* _PROBLEM DETAILS_
Every line that contains the word "compound" should be copied from the records below.

* _ENTRIES SUPPLIED_
━━━━━━━━━━━━━━━━━━━━━━━━━━━━━━

--- src/rtl/hce_pkg.sv ---
// Shared types, constants and helpers for the chunked transfer encoder.
`default_nettype none
package hce_pkg;

  localparam int MAX_CHUNK_BYTES_DEF = 32;
  localparam logic [5:0] LIMIT_RESET = 6'd32;

  localparam logic [7:0] CH_CR   = 8'h0d;
  localparam logic [7:0] CH_LF   = 8'h0a;
  localparam logic [7:0] CH_ZERO = 8'h30;

  typedef enum logic [2:0] {
    SEL_HEXH,
    SEL_HEXL,
    SEL_CR,
    SEL_LF,
    SEL_DATA,
    SEL_ZERO
  } sel_t;

  typedef struct packed {
    logic append;
    logic load;
    sel_t sel;
    logic last;
    logic rd_adv;
    logic rd_clear;
    logic fill_clear;
  } cmd_t;

  typedef struct packed {
    logic slot_free;
    logic fill_ge_lim;
    logic fill_nz;
    logic fill_ge16;
    logic data_last;
  } status_t;

  function automatic logic [7:0] hex_char(input logic [3:0] v);
    logic [7:0] r;
    if (v < 4'd10) begin
      r = 8'h30 + {4'h0, v};
    end else begin
      r = 8'h57 + {4'h0, v};
    end
    return r;
  endfunction

endpackage
`default_nettype wire

--- src/rtl/hce_datapath.sv ---
// Datapath: chunk buffer, fill count, limit register and output register.
`default_nettype none
module hce_datapath #(
  parameter int MAX_CHUNK_BYTES = hce_pkg::MAX_CHUNK_BYTES_DEF
) (
  input  wire logic           clk,
  input  wire logic           rst_n,
  input  wire logic           cfg_we,
  input  wire logic [5:0]     cfg_wdata,
  input  wire logic [7:0]     in_data,
  input  wire logic           in_byte_valid,
  input  wire hce_pkg::cmd_t  cmd,
  output hce_pkg::status_t    status,
  output logic                out_tvalid,
  output logic [7:0]          out_tdata,
  output logic                out_tlast,
  input  wire logic           out_tready
);

  localparam int CW = $clog2(MAX_CHUNK_BYTES + 1);
  localparam int AW = (MAX_CHUNK_BYTES > 1) ? $clog2(MAX_CHUNK_BYTES) : 1;

  logic [7:0]    mem [MAX_CHUNK_BYTES];
  logic [7:0]    rd_q;
  logic [AW-1:0] rd_ptr_r, rd_ptr_nxt;
  logic [CW-1:0] fill_r, fill_nxt;
  logic [5:0]    cfg_r;
  logic [5:0]    lim;
  logic [5:0]    fill6;
  logic [7:0]    fill8;
  logic          full;
  logic          wr_en;
  logic          out_valid_r, out_valid_nxt;
  logic [7:0]    out_data_r, out_byte;
  logic          out_last_r;

  assign full  = (fill_r == CW'(MAX_CHUNK_BYTES));
  assign wr_en = cmd.append && in_byte_valid && !full;
  assign fill6 = 6'(fill_r);
  assign fill8 = 8'(fill_r);

  always_comb begin
    if (cfg_r == 6'd0) begin
      lim = 6'd1;
    end else if (cfg_r > 6'(MAX_CHUNK_BYTES)) begin
      lim = 6'(MAX_CHUNK_BYTES);
    end else begin
      lim = cfg_r;
    end
  end

  always_comb begin
    fill_nxt = fill_r;
    if (cmd.fill_clear) begin
      fill_nxt = '0;
    end else if (wr_en) begin
      fill_nxt = fill_r + CW'(1);
    end
  end

  always_comb begin
    rd_ptr_nxt = rd_ptr_r;
    if (cmd.rd_clear) begin
      rd_ptr_nxt = '0;
    end else if (cmd.rd_adv) begin
      rd_ptr_nxt = rd_ptr_r + AW'(1);
    end
  end

  always_ff @(posedge clk) begin
    if (!rst_n) begin
      cfg_r    <= hce_pkg::LIMIT_RESET;
      fill_r   <= '0;
      rd_ptr_r <= '0;
    end else begin
      if (cfg_we) begin
        cfg_r <= cfg_wdata;
      end
      fill_r   <= fill_nxt;
      rd_ptr_r <= rd_ptr_nxt;
    end
  end

  always_ff @(posedge clk) begin
    if (wr_en) begin
      mem[fill_r[AW-1:0]] <= in_data;
    end
  end

  always_ff @(posedge clk) begin
    rd_q <= mem[rd_ptr_nxt];
  end

  always_comb begin
    unique case (cmd.sel)
      hce_pkg::SEL_HEXH: out_byte = hce_pkg::hex_char(fill8[7:4]);
      hce_pkg::SEL_HEXL: out_byte = hce_pkg::hex_char(fill8[3:0]);
      hce_pkg::SEL_CR:   out_byte = hce_pkg::CH_CR;
      hce_pkg::SEL_LF:   out_byte = hce_pkg::CH_LF;
      hce_pkg::SEL_DATA: out_byte = rd_q;
      hce_pkg::SEL_ZERO: out_byte = hce_pkg::CH_ZERO;
      default:           out_byte = hce_pkg::CH_ZERO;
    endcase
  end

  always_comb begin
    out_valid_nxt = out_valid_r;
    if (cmd.load) begin
      out_valid_nxt = 1'b1;
    end else if (out_tready) begin
      out_valid_nxt = 1'b0;
    end
  end

  always_ff @(posedge clk) begin
    if (!rst_n) begin
      out_valid_r <= 1'b0;
    end else begin
      out_valid_r <= out_valid_nxt;
    end
  end

  always_ff @(posedge clk) begin
    if (cmd.load) begin
      out_data_r <= out_byte;
      out_last_r <= cmd.last;
    end
  end

  assign status.slot_free   = !out_valid_r || out_tready;
  assign status.fill_ge_lim = (fill6 >= lim);
  assign status.fill_nz     = (fill_r != '0);
  assign status.fill_ge16   = (fill8 >= 8'd16);
  assign status.data_last   = ((CW'(rd_ptr_r) + CW'(1)) == fill_r);

  assign out_tvalid = out_valid_r;
  assign out_tdata  = out_data_r;
  assign out_tlast  = out_last_r;

endmodule
`default_nettype wire

--- src/rtl/hce_ctrl.sv ---
// Controller: sequences chunk framing and the last chunk, one request at a time.
`default_nettype none
module hce_ctrl (
  input  wire logic             clk,
  input  wire logic             rst_n,
  input  wire logic             in_tvalid,
  output logic                  in_tready,
  input  wire logic             in_byte_valid,
  input  wire logic             in_batch_end,
  input  wire logic             in_stream_end,
  input  wire hce_pkg::status_t status,
  output hce_pkg::cmd_t         cmd
);

  localparam logic [3:0] S_IDLE   = 4'd0;
  localparam logic [3:0] S_DECIDE = 4'd1;
  localparam logic [3:0] S_HEXH   = 4'd2;
  localparam logic [3:0] S_HEXL   = 4'd3;
  localparam logic [3:0] S_CR1    = 4'd4;
  localparam logic [3:0] S_LF1    = 4'd5;
  localparam logic [3:0] S_DATA   = 4'd6;
  localparam logic [3:0] S_CR2    = 4'd7;
  localparam logic [3:0] S_LF2    = 4'd8;
  localparam logic [3:0] S_Z0     = 4'd9;
  localparam logic [3:0] S_ZCR1   = 4'd10;
  localparam logic [3:0] S_ZLF1   = 4'd11;
  localparam logic [3:0] S_ZCR2   = 4'd12;
  localparam logic [3:0] S_ZLF2   = 4'd13;

  logic [3:0] state_r, state_nxt;
  logic       valid_r, end_r, strm_r;
  logic       accept;
  logic       chunk;

  assign in_tready = (state_r == S_IDLE);
  assign accept    = in_tvalid && in_tready;
  assign chunk     = (valid_r && status.fill_ge_lim) || (end_r && status.fill_nz);

  always_comb begin
    state_nxt      = state_r;
    cmd            = '0;
    cmd.sel        = hce_pkg::SEL_CR;
    cmd.append     = accept;
    unique case (state_r)
      S_IDLE: begin
        if (accept) begin
          state_nxt = S_DECIDE;
        end
      end
      S_DECIDE: begin
        if (chunk) begin
          state_nxt = status.fill_ge16 ? S_HEXH : S_HEXL;
        end else if (strm_r) begin
          state_nxt = S_Z0;
        end else begin
          state_nxt = S_IDLE;
        end
      end
      S_HEXH: begin
        cmd.sel = hce_pkg::SEL_HEXH;
        if (status.slot_free) begin
          cmd.load  = 1'b1;
          state_nxt = S_HEXL;
        end
      end
      S_HEXL: begin
        cmd.sel = hce_pkg::SEL_HEXL;
        if (status.slot_free) begin
          cmd.load  = 1'b1;
          state_nxt = S_CR1;
        end
      end
      S_CR1: begin
        cmd.sel = hce_pkg::SEL_CR;
        if (status.slot_free) begin
          cmd.load  = 1'b1;
          state_nxt = S_LF1;
        end
      end
      S_LF1: begin
        cmd.sel = hce_pkg::SEL_LF;
        if (status.slot_free) begin
          cmd.load  = 1'b1;
          state_nxt = S_DATA;
        end
      end
      S_DATA: begin
        cmd.sel = hce_pkg::SEL_DATA;
        if (status.slot_free) begin
          cmd.load = 1'b1;
          if (status.data_last) begin
            cmd.rd_clear = 1'b1;
            state_nxt    = S_CR2;
          end else begin
            cmd.rd_adv = 1'b1;
          end
        end
      end
      S_CR2: begin
        cmd.sel = hce_pkg::SEL_CR;
        if (status.slot_free) begin
          cmd.load  = 1'b1;
          state_nxt = S_LF2;
        end
      end
      S_LF2: begin
        cmd.sel = hce_pkg::SEL_LF;
        if (status.slot_free) begin
          cmd.load       = 1'b1;
          cmd.last       = !strm_r;
          cmd.fill_clear = 1'b1;
          state_nxt      = strm_r ? S_Z0 : S_IDLE;
        end
      end
      S_Z0: begin
        cmd.sel = hce_pkg::SEL_ZERO;
        if (status.slot_free) begin
          cmd.load  = 1'b1;
          state_nxt = S_ZCR1;
        end
      end
      S_ZCR1: begin
        cmd.sel = hce_pkg::SEL_CR;
        if (status.slot_free) begin
          cmd.load  = 1'b1;
          state_nxt = S_ZLF1;
        end
      end
      S_ZLF1: begin
        cmd.sel = hce_pkg::SEL_LF;
        if (status.slot_free) begin
          cmd.load  = 1'b1;
          state_nxt = S_ZCR2;
        end
      end
      S_ZCR2: begin
        cmd.sel = hce_pkg::SEL_CR;
        if (status.slot_free) begin
          cmd.load  = 1'b1;
          state_nxt = S_ZLF2;
        end
      end
      S_ZLF2: begin
        cmd.sel = hce_pkg::SEL_LF;
        if (status.slot_free) begin
          cmd.load  = 1'b1;
          cmd.last  = 1'b1;
          state_nxt = S_IDLE;
        end
      end
      default: begin
        state_nxt = S_IDLE;
      end
    endcase
  end

  always_ff @(posedge clk) begin
    if (!rst_n) begin
      state_r <= S_IDLE;
      valid_r <= 1'b0;
      end_r   <= 1'b0;
      strm_r  <= 1'b0;
    end else begin
      state_r <= state_nxt;
      if (accept) begin
        valid_r <= in_byte_valid;
        end_r   <= in_batch_end || in_stream_end;
        strm_r  <= in_stream_end;
      end
    end
  end

endmodule
`default_nettype wire

--- src/rtl/http_chunked_encoder.sv ---
// Top level of the HTTP/1.1 chunked transfer encoder.
//
//  channel  | ports              | content
//  ---------+--------------------+------------------------------------------
//  input    | in_tvalid/tready   | tdata: data_byte; tuser: byte_valid,
//           |                    | stream_end; tlast: batch_end
//  output   | out_tvalid/tready  | tdata: out_byte; tlast: run_last
//  config   | cfg_we/cfg_wdata   | max_chunk (6 bits)
//
// One request at a time: accept, a decide state, then one encoded byte per
// cycle from the output register (n data bytes give n+5 or n+6 bytes, the
// last chunk 5 more). The output port's one byte per cycle sets the rate.
// out_tready low holds the sequencer; in_tready is high only while idle.
// rst_n (sync, active low) clears the fill count and sets max_chunk to 32;
// the chunk buffer is not cleared.
`default_nettype none
module http_chunked_encoder #(
  parameter int MAX_CHUNK_BYTES = hce_pkg::MAX_CHUNK_BYTES_DEF
) (
  input  wire logic       clk,
  input  wire logic       rst_n,
  input  wire logic       cfg_we,
  input  wire logic [5:0] cfg_wdata,
  input  wire logic       in_tvalid,
  output logic            in_tready,
  input  wire logic [7:0] in_tdata,   // [7:0] data_byte
  input  wire logic [1:0] in_tuser,   // [0] byte_valid, [1] stream_end
  input  wire logic       in_tlast,   // batch_end
  output logic            out_tvalid,
  input  wire logic       out_tready,
  output logic [7:0]      out_tdata,  // [7:0] out_byte
  output logic            out_tlast   // run_last
);

  hce_pkg::cmd_t    cmd;
  hce_pkg::status_t status;

  hce_ctrl u_ctrl (
    .clk           (clk),
    .rst_n         (rst_n),
    .in_tvalid     (in_tvalid),
    .in_tready     (in_tready),
    .in_byte_valid (in_tuser[0]),
    .in_batch_end  (in_tlast),
    .in_stream_end (in_tuser[1]),
    .status        (status),
    .cmd           (cmd)
  );

  hce_datapath #(
    .MAX_CHUNK_BYTES (MAX_CHUNK_BYTES)
  ) u_dp (
    .clk           (clk),
    .rst_n         (rst_n),
    .cfg_we        (cfg_we),
    .cfg_wdata     (cfg_wdata),
    .in_data       (in_tdata),
    .in_byte_valid (in_tuser[0]),
    .cmd           (cmd),
    .status        (status),
    .out_tvalid    (out_tvalid),
    .out_tdata     (out_tdata),
    .out_tlast     (out_tlast),
    .out_tready    (out_tready)
  );

endmodule
`default_nettype wire

--- config.mk ---
export PLATFORM = sky130hd
export DESIGN_NAME = http_chunked_encoder
export DESIGN_NICKNAME = d
export VERILOG_FILES = /design/src/rtl/hce_pkg.sv /design/src/rtl/hce_datapath.sv /design/src/rtl/hce_ctrl.sv /design/src/rtl/http_chunked_encoder.sv
export SDC_FILE = /design/constraint.sdc
export NUM_CORES = 1
export LEC_CHECK = 0
export BUFFER_PORTS_ARGS = -buffer_cell sky130_fd_sc_hd__buf_2
export CORE_ASPECT_RATIO = 2
export CORE_MARGIN = 3
export CORE_UTILIZATION = 40
export DETAILED_ROUTE_END_ITERATION = 10
export SYNTH_ARGS = -nofsm -noshare
export SYNTH_HDL_FRONTEND = slang
export SYNTH_SLANG_ARGS = --single-unit
--- constraint.sdc ---
create_clock -name clk -period 7.7 [get_ports clk]
set_input_delay 0.77 -clock clk [delete_from_list [all_inputs] [get_ports clk]]
set_output_delay 0.77 -clock clk [all_outputs]
set_load 0.005 [all_outputs]
# Word level (Yosys, flattened, before mapping)
# Memory sizes are Yosys's and may differ from the RTL's. A register that Yosys moved wholly into a read port is not among the register bits.
# Cells that the tools add are included.
# totals
ff_bits	34
latch_bits	0
ramBits	256
rom_bits	0
in_bits	22
output_inout_bits	11
word_cells	115
memories	1
# memory_table
name	words	width	rd	rd_ports_with_merged_regs	wr	line	text
u_dp.mem	32	8	1	1	1	hce_datapath.sv:23	logic [7:0] mem [MAX_CHUNK_BYTES];
# classes
addsub	7
n_mul	0
div_mod_pow	0
n_lt_le_gt_ge	5
eq_ne	33
n_shift	0
n_mux	38
bitwise_logic	1
n_reduce_logical	20
# ops
operator	count
$mux W4	16
$pmux W4 S14	1
$pmux W8 S5	1
$ne A2 B2 Y1 const B	14
$eq A4 B4 Y1 const B	6
$pmux W4 S6	1
$eq A4 B3 Y1 const B	4
$mux W8	2
$reduce_and A14 Y1	1
$mux W6	2
$mux W1	10
$mux W5	2
$add A7 B2 Y8 const A	1
$add A7 B4 Y8 const A	1
$eq A4 B2 Y1 const B	2
$reduce_or A4 Y1	2
$add A6 B2 Y7 const A	1
$add A6 B4 Y7 const A	1
$add A5 B1 Y6 const B	1
$add A6 B1 Y6 const B	1
$eq A3 B2 Y1 const B	2
$eq A6 B6 Y1	1
$eq A6 B6 Y1 const B	1
$ge A6 B5 Y1 const B	1
20 further kinds	29

# Longest topological paths before layout
# Gate-level depths: netlist (run 1).
# logic_depth
depth_word	8
depth_mapped	12
mapped_depth_nobuf	12

# Cells and area by module
# A second synthesis (run 1) with hierarchy kept.
# hier_totals
hier_cells	1307
area_unflattened_um2	14476.4
# by_module_without_submodules
mod	instances	cells_per_inst	area_each_um2	seq_area_each_um2
hce_datapath	1	1226	13898.3	8478.1
hce_ctrl	1	81	578.1	140.1

# Worst setup path before layout (run 1)
# Ideal clock, no wire load.
# synth_path
path_kind	in2reg
startpoint	in out_tready
endpoint	reg u_dp.rd_q[5] (read register of u_dp.mem)
setup_ns	0.134
arrival_time_ns	3.029
required_ns	7.566
path_slack_ns	4.537
cell_stages	11
path_buffers	3
cell_sequence	nand2b_1 -> clkbuf_1 -> nand2_1 -> buf_2 -> buf_2 -> mux2_2 -> a21oi_1 -> o22ai_1 -> o211ai_1 -> o2111ai_1 -> or4_1
# synth_between
elab_chain_len	5
# synth_rtl
item	line	text
start, declared	http_chunked_encoder.sv:30	input wire logic out_tready,
$logic_or A1 B1 Y1 (*)	hce_datapath.sv:130	assign status.slot_free = !out_valid_r || out_tready;
$mux W2 (*)	hce_ctrl.sv:89	if (status.slot_free) begin
$mux W2 (*)	hce_ctrl.sv:44	unique case (state_r)
$mux W5	hce_datapath.sv:65	end else if (cmd.rd_adv) begin
$mux W5 (*)	hce_datapath.sv:63	if (cmd.rd_clear) begin
end, declared	hce_datapath.sv:24	logic [7:0] rd_q;
# Mark *: on every way between the ends. The rest lies on a longest branch, timed or not.
# A chain may end at the register's enable or synchronous reset.

# Worst setup path in the final report (run 1)
# layout_path
startpoint	reg u_ctrl.state_r[2]
endpoint	reg u_dp.rd_q[0] (read register of u_dp.mem)
# layout_between
elab_chain_len	4
# layout_rtl
item	line	text
start, declared	hce_ctrl.sv:30	logic [3:0] state_r, state_nxt;
start signal, assigned	hce_ctrl.sv:164	state_r <= state_nxt;
$eq A4 B3 Y1 (*)	hce_ctrl.sv:44	
$mux W2 (*)	hce_ctrl.sv:44	
$mux W5	hce_datapath.sv:65	
$mux W5 (*)	hce_datapath.sv:63	
# Marked as above.

==> results of run 1 <==
-- cells in the mapped netlist (all sizes together) (15+ instances only) --
cell	n	area [um^2]
mux2	17	191
edfxtp	265	7960
buf	17	87.6
clkbuf	55	206
o21ai	46	234
o211ai	24	180
nand3	24	130
a21boi	15	113
mux2i	28	280
a21oi	91	459
nand2	182	686
nor2	87	329
dfxtp	33	661
nor3	21	110
a22oi	16	120
-- sequential cells by signal, indices dropped and copies added (netlist names) --
register and count:
u_ctrl.end_r 1, u_dp.out_tlast 1, u_dp.rd_ptr_r 5, u_dp.fill6 6, u_ctrl.state_r 4, u_dp.out_tvalid 1, u_dp.out_tdata 8, u_dp.cfg_r 6
u_ctrl.valid_r 1, u_dp.rd_q 8, u_dp.mem 256, u_ctrl.strm_r 1
-- report_power, final --
part           leakage (nW)  switching (mW)  internal [mW]  total, mW
Sequential             2.66          0.0221           1.78       1.80
Clock                 0.427           0.597          0.780       1.38
Combinational          1.83           0.105         0.0421      0.147
Total                  4.91           0.724           2.60       3.32
-- layer usage --
metal  track usage [%]  routed length (um)  vias up
met3              2.50                1960      128
met1              25.2               14900     4708
met4              14.6                3130        0
met5                 0                   0        -
li1                  -                   -     4304
met2              42.8               22600      391
-- worst reg2reg max path, cell delays in order, from the launching register on --
cell,delay [ns]
dfxtp_1,0.78
nand4bb_1,0.29
nor2_2,0.15
buf_4,0.37
xnor2_1,0.19
buf_4,0.25
a21o_1,0.76
a21oi_1,0.10
o311ai_0,1.06
o2111ai_1,0.24
or4_1,0.56
-- per-stage QoR --
stage	hold slack, ns	utilization (%)
6_report	0.432	45.1
5_1_grt	0.423	45.0
4_1_cts	0.426	45.0
3_5_place_dp	0.477	42.4
3_3_place_gp	0.464	42.4
2_1_floorplan	0.450	-
-- final cells by class --
cell class	count	area [um^2]	area share, %
Clock buffer	32	694	4.66
Sequential cell	298	8620	57.9
Tap cell	432	541	3.63
Timing Repair Buffer	51	303	2.03
Antenna cell	1	2.50	0.0168
Multi-Input combinational cell	751	4520	30.3
Clock inverter	16	194	1.30
Inverter	5	18.8	0.126
-- cell families (layout without fill, tap and decap cells) --
kind of cell | Yosys count | after routing | synth area share, %
simple gates | 369 | 369 | 12.2
compound gates | 311 | 311 | 15.7
flops | 298 | 298 | 64.2
buf+inv | 77 | 104 | 2.33
mux | 45 | 45 | 3.51
xor+xnor | 15 | 15 | 1.03
fa+ha+maj | 11 | 11 | 1.03
other cells | 0 | 1 | 0
-- worst paths after layout --
| check | from | endpoint | slack (ns) | cells after the start |
|---|---|---|---|---|
| setup / recovery | u_ctrl.state_r[2] | u_dp.rd_q[0] | 2.82 | 10 |
| hold / removal | cfg_wdata[5] | u_dp.cfg_r[5] | 0.43 | 3 |
| setup reg to reg | u_ctrl.state_r[2] | u_dp.rd_q[0] | 2.82 | 10 |
| hold reg to reg | u_ctrl.valid_r | u_ctrl.valid_r | 0.49 | 2 |
==> impl_metrics.env, run 1 <==
export IMPL_setup_viol=0
export IMPL_outcome="finished clean"
export IMPL_grtUsageTotal_pct=23.3
export IMPL_crit_family="compound AO/OA/AOI/OAI gates"
export IMPL_drt_total_wl_um=42500
export IMPL_hpwlAfterDp_um=28800
export IMPL_cts_sinks=298
export IMPL_synthArstFlopShare_pct=0
export IMPL_clockBufferDepth=3
export IMPL_worst_skew_pair_late_latency_ns=0.55
export IMPL_power_density_mw_per_mm2=223
export IMPL_finClkSkew_ns=0.0142
export IMPL_yosysUniqueCellTypes=68
export IMPL_fin_crit_ns=4.88
export IMPL_n_fill_cell=3000
export IMPL_slew_headroom_pct=14.7
export IMPL_cts_hold_buf=0
export IMPL_start_util_pct=40.6
export IMPL_firstDrtPassIters=6
export IMPL_crit_buf_inv=2
export IMPL_cap_viol_max_count=0
export IMPL_p_leak_nw=4.91
export IMPL_ys_seq_area_share_pct=64.2
export IMPL_worst_ep_arrival_time_ns=5.30
export IMPL_hold_path_class="in2reg"
export IMPL_clk_pin_slew_worst_paths_ns=0.07
export IMPL_tns_ns=0
export IMPL_yosys_warnings=0
export IMPL_core_mm2=0.0330
export IMPL_fp_row_count=94
export IMPL_synthesis_nets=1159
export IMPL_max_freq_mhz=205
export IMPL_hold_viol=0
export IMPL_num_vias=9531
export IMPL_drc=0
export IMPL_worstSetupPathType="reg2reg"
export IMPL_drive_gt1_share_pct=10.9
export IMPL_final_nets=1166
export IMPL_crit_path_start_kind="flip-flop"
export IMPL_ys_flop_type="edfxtp_1"
export IMPL_gr_total_overflow=0
export IMPL_worst_slew_pin_slew_ns=1.27
export IMPL_drt_iter0_markers=1004
export IMPL_synthCells=1126
export IMPL_dp_cells=1537
export IMPL_slowest_stage="o311ai_0"
export IMPL_worst_slack_ns=2.82
export IMPL_crit_top_cell="buf_4"
export IMPL_post_cts_resized=0
export IMPL_grt_max_degree=63
export IMPL_grt_pass1_vias=9494
export IMPL_cp_max_fo=28
export IMPL_rsz0062_at_grt="no"
export IMPL_fin_crit_sh_pct=63.3
export IMPL_die_x_um=136
export IMPL_cts_setup_buffers=0
export IMPL_synth_edf_count=265
export IMPL_avgSynthCellArea_um2=11.9
export IMPL_path_cells="nand4bb_1 -> nor2_2 -> buf_4 -> xnor2_1 -> buf_4 -> a21o_1 -> a21oi_1 -> o311ai_0 -> o2111ai_1 -> or4_1"
export IMPL_cts_made_buffers=26
export IMPL_areaGrowthSynthToFinish_pct=10.9
export IMPL_required_ns=8.12
export IMPL_p_total_mw=3.32
export IMPL_avgRoutedWirePerCell_um=26.8
export IMPL_slowest_delay_ns=1.06
export IMPL_htreeDepth=1
export IMPL_ir_worst_vdd_uv=149
export IMPL_die_h_um=265
export IMPL_dp_slack_ns=2.91
export IMPL_endpoint_kind="flip-flop"
export IMPL_via_per_inst=6.01
export IMPL_fin_area_mm2=0.0149
export IMPL_design_die_area_mm2=0.0359
export IMPL_ys_ff_latch=298
export IMPL_final_common_cell="edfxtp_1"
export IMPL_synthesis_area_mm2=0.0134
export IMPL_mostFrequentLayoutCells="edfxtp_1, nand2_1, a21oi_1"
export IMPL_root_buffer="clkbuf_16"
export IMPL_gp_congestion=0.905
export IMPL_ant_nets=0
export IMPL_io_pins=33
export IMPL_fin_cells=1586
export IMPL_antenna_found_initial=0
export IMPL_post_dp_cell_area_mm2=0.0140
export IMPL_report_final_slew_viol_count=0
export IMPL_portBuffers=32
export IMPL_cts_tree="yes"
export IMPL_grt_pass1_wl_um=62200
No activity file was read; power rests on OpenSTA's default activity.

━━━━━━━━━━━━━━━━━━━━━━━━━━━━━━

* _ANSWER_
compound gates | 311 | 311 | 15.7
export IMPL_crit_family="compound AO/OA/AOI/OAI gates"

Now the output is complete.